_Assignment_:
Below this line is the material. Write out only its lines from the one containing "step | total" through the one containing "resized for setup: 10 / 15", both kept, exactly.
[Entries shown Boundary: Start]
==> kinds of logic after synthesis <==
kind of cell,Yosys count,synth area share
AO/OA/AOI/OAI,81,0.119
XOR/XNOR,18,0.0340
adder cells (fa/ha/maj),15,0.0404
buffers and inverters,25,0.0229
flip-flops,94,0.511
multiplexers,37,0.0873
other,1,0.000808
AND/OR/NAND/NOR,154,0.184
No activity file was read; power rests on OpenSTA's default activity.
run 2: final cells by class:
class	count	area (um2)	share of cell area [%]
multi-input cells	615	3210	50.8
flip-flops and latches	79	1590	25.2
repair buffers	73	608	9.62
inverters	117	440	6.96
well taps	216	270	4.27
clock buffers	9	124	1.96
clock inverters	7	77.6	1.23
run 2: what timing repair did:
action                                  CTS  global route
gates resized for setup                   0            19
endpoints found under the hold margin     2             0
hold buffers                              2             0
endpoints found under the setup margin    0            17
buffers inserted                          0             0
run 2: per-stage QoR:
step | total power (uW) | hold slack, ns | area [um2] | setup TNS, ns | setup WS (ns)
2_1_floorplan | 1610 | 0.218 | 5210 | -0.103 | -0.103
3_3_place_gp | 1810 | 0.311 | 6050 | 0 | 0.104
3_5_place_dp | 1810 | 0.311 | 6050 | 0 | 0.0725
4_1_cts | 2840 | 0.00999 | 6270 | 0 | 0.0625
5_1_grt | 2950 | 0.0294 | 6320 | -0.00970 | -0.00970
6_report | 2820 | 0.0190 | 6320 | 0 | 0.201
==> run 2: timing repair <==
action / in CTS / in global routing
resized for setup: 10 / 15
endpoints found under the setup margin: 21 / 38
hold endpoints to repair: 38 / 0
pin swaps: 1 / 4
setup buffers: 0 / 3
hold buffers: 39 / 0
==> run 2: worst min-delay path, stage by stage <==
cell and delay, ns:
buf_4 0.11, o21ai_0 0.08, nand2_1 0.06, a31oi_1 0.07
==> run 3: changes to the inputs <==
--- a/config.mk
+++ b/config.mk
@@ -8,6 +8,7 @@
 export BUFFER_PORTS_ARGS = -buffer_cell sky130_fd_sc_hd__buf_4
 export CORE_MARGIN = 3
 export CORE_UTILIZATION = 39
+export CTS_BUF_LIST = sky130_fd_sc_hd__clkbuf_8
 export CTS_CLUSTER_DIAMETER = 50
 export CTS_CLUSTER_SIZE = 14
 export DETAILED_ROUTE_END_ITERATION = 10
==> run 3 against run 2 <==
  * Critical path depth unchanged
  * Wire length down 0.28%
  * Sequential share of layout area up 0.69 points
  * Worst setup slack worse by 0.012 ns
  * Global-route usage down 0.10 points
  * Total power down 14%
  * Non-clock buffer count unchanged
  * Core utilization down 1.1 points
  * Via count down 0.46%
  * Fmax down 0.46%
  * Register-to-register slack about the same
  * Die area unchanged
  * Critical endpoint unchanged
===== src/inc/sfe_pkg.sv =====
// Purpose: Shared constants and types
// Assumes: core_clk at 250 MHz
// Notes:   Times convert to cycles here
package sfe_pkg;
  // Core clock rate
  localparam int unsigned CORE_CLK_MHZ = 250;
  // Command codes
  localparam logic [7:0] CMD_LATCH_SET  = 8'h06;
  localparam logic [7:0] CMD_LATCH_CLR  = 8'h04;
  localparam logic [7:0] CMD_STATUS_RD  = 8'h05;
  localparam logic [7:0] CMD_PAGE_ERASE = 8'hdb;
  localparam logic [7:0] CMD_SUB_ERASE  = 8'h20;
  localparam logic [7:0] CMD_SECT_ERASE = 8'hd8;
  localparam logic [7:0] CMD_ALL_ERASE  = 8'hc7;
  localparam logic [7:0] CMD_SLEEP      = 8'hb9;
  localparam logic [7:0] CMD_WAKE       = 8'hab;
  // Frame lengths in serial clocks
  localparam logic [5:0] CODE_BITS   = 6'h08;
  localparam logic [5:0] STATUS_BITS = 6'h10;
  localparam logic [5:0] ADDR_BITS_F = 6'h20;
  localparam logic [5:0] CNT_BROKEN  = 6'h3f;
  // Status byte field positions
  localparam int unsigned ST_BUSY_BIT  = 0;
  localparam int unsigned ST_LATCH_BIT = 1;
  // Address widths and region shifts
  localparam int unsigned ADDR_W_LARGE = 18;
  localparam int unsigned ADDR_W_SMALL = 17;
  localparam int unsigned PAGE_SHIFT   = 8;
  localparam int unsigned SUB_SHIFT    = 12;
  localparam int unsigned SECT_SHIFT   = 16;
  // Self-timed durations
  localparam int unsigned PAGE_ERASE_TIME_US  = 10000;
  localparam int unsigned SUB_ERASE_TIME_US   = 150000;
  localparam int unsigned SECT_ERASE_TIME_US  = 1000000;
  localparam int unsigned ALL_ERASE_TIME_US   = 2000000;
  localparam int unsigned SLEEP_ENTRY_DELAY_NS = 3000;
  localparam int unsigned RESET_RECOVERY_DELAY_NS = 30000;
  localparam int unsigned RESET_PULSE_NS      = 100;
  localparam int unsigned LINK_HALF_NS        = 80;
  // Cycle counts
  localparam int unsigned PAGE_ERASE_CYC = PAGE_ERASE_TIME_US * CORE_CLK_MHZ;
  localparam int unsigned SUB_ERASE_CYC  = SUB_ERASE_TIME_US * CORE_CLK_MHZ;
  localparam int unsigned SECT_ERASE_CYC = SECT_ERASE_TIME_US * CORE_CLK_MHZ;
  localparam int unsigned ALL_ERASE_CYC  = ALL_ERASE_TIME_US * CORE_CLK_MHZ;
  localparam int unsigned SLEEP_ENTRY_CYC = (SLEEP_ENTRY_DELAY_NS * CORE_CLK_MHZ + 999) / 1000;
  localparam int unsigned RECOVERY_CYC   = (RESET_RECOVERY_DELAY_NS * CORE_CLK_MHZ + 999) / 1000;
  localparam int unsigned RESET_PULSE_CYC = (RESET_PULSE_NS * CORE_CLK_MHZ + 999) / 1000;
  localparam int unsigned LINK_HALF_CYC  = (LINK_HALF_NS * CORE_CLK_MHZ) / 1000;
  // Kind of erase under way
  typedef enum logic [1:0] {EK_PAGE, EK_SUB, EK_SECT, EK_ALL} sfe_erase_type;
endpackage
### src/hdl/gpio_port_defs.svh
// offsets, field positions, reset values and counts of the four-bit port
`ifndef GPIO_PORT_DEFS_SVH
`define GPIO_PORT_DEFS_SVH

`define PORT_PIN_COUNT 4
`define PORT_ADDR_WIDTH 8
`define PORT_DATA_WIDTH 32

`define OFS_PIN_VALUE 8'h00
`define OFS_OUTPUT_DRIVER_ENABLE 8'h04
`define OFS_FUNCTION_SELECT_INTERRUPT 8'h0C
`define OFS_FUNCTION_SELECT_TIMER_CAPTURE 8'h10
`define OFS_PULLUP_ENABLE 8'h2C
`define OFS_INPUT_PATH_ENABLE 8'h38

`define FSI_WIDTH 2
`define FSI_INT_TWO_BIT 0
`define FSI_INT_THREE_BIT 1
`define FSC_TIMER_ONE_ZERO_BIT 0
`define FSC_TIMER_ONE_ONE_BIT 1
`define FSC_TIMER_SIX_ZERO_BIT 2
`define FSC_TIMER_SIX_ONE_BIT 3

`define RST_PIN_BITS 4'h0
`define RST_FSI_BITS 2'h0
`define RST_WORD 32'h00000000

`define BOOT_CNT_WIDTH 3
`define BOOT_SETTLE_CYCLES 3'h4

`endif

### src/hdl/gpio_port_pkg.sv
// types of the four-bit port: pad types, register select, state record
package gpio_port_pkg;

    typedef enum logic [2:0] {
        PAD_TYPE_FIRST = 3'b000,
        PAD_TYPE_SECOND = 3'b001,
        PAD_TYPE_THIRD = 3'b010,
        PAD_TYPE_FOURTH = 3'b011,
        PAD_TYPE_FIFTH = 3'b100,
        PAD_TYPE_SIXTH = 3'b101
    } pad_type_e;

    typedef enum logic [2:0] {
        SEL_NONE = 3'b000,
        SEL_PIN_VALUE = 3'b001,
        SEL_OUTPUT_DRIVER_ENABLE = 3'b010,
        SEL_FUNCTION_SELECT_INTERRUPT = 3'b011,
        SEL_FUNCTION_SELECT_TIMER_CAPTURE = 3'b100,
        SEL_PULLUP_ENABLE = 3'b101,
        SEL_INPUT_PATH_ENABLE = 3'b110
    } reg_sel_e;

    typedef enum logic {
        BOOT_WAIT = 1'b0,
        BOOT_DONE = 1'b1
    } boot_state_e;

    typedef struct packed {
        logic [3:0] pin_value_bits;
        logic [3:0] output_enable_bits;
        logic [1:0] interrupt_select_bits;
        logic [3:0] capture_select_bits;
        logic [3:0] pullup_bits;
        logic [3:0] input_enable_bits;
        logic [31:0] read_data;
        boot_state_e boot_state;
        logic [2:0] boot_cnt;
        logic [3:0] boot_level;
    } port_state_s;

endpackage : gpio_port_pkg
**config.mk**
```make
export PLATFORM = sky130hd
export DESIGN_NAME = dpc_counter
export DESIGN_NICKNAME = d
export VERILOG_FILES = /design/src/core/dpc_counter.v /design/src/core/dpc_out_timer.v
export VERILOG_INCLUDE_DIRS = /design/src /design/src/core
export SDC_FILE = /design/constraint.sdc
export NUM_CORES = 1
export LEC_CHECK = 0
export ABC_AREA = 1
export ABC_CLOCK_PERIOD_IN_PS = 6100
export BUFFER_PORTS_ARGS = -buffer_cell sky130_fd_sc_hd__buf_2
export CAP_MARGIN = 20
export CORE_MARGIN = 4
export CORE_UTILIZATION = 45
export DETAILED_ROUTE_END_ITERATION = 10
export PLACE_DENSITY = 0.65
export SLEW_MARGIN = 20
export SYNTH_ARGS = -nofsm -noshare
export SYNTH_HDL_FRONTEND = slang
export SYNTH_SLANG_ARGS = --single-unit
```
**constraint.sdc**
```tcl
create_clock -name clock_i -period 6.1 [get_ports clock_i]
set_input_delay 0.915 -clock clock_i [delete_from_list [all_inputs] [get_ports clock_i]]
set_output_delay 0.915 -clock clock_i [all_outputs]
set_load 0.05 [all_outputs]
```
[Entries shown Boundary: End]
_Task output_:
step | total power (uW) | hold slack, ns | area [um2] | setup TNS, ns | setup WS (ns)
2_1_floorplan | 1610 | 0.218 | 5210 | -0.103 | -0.103
3_3_place_gp | 1810 | 0.311 | 6050 | 0 | 0.104
3_5_place_dp | 1810 | 0.311 | 6050 | 0 | 0.0725
4_1_cts | 2840 | 0.00999 | 6270 | 0 | 0.0625
5_1_grt | 2950 | 0.0294 | 6320 | -0.00970 | -0.00970
6_report | 2820 | 0.0190 | 6320 | 0 | 0.201
==> run 2: timing repair <==
action / in CTS / in global routing
resized for setup: 10 / 15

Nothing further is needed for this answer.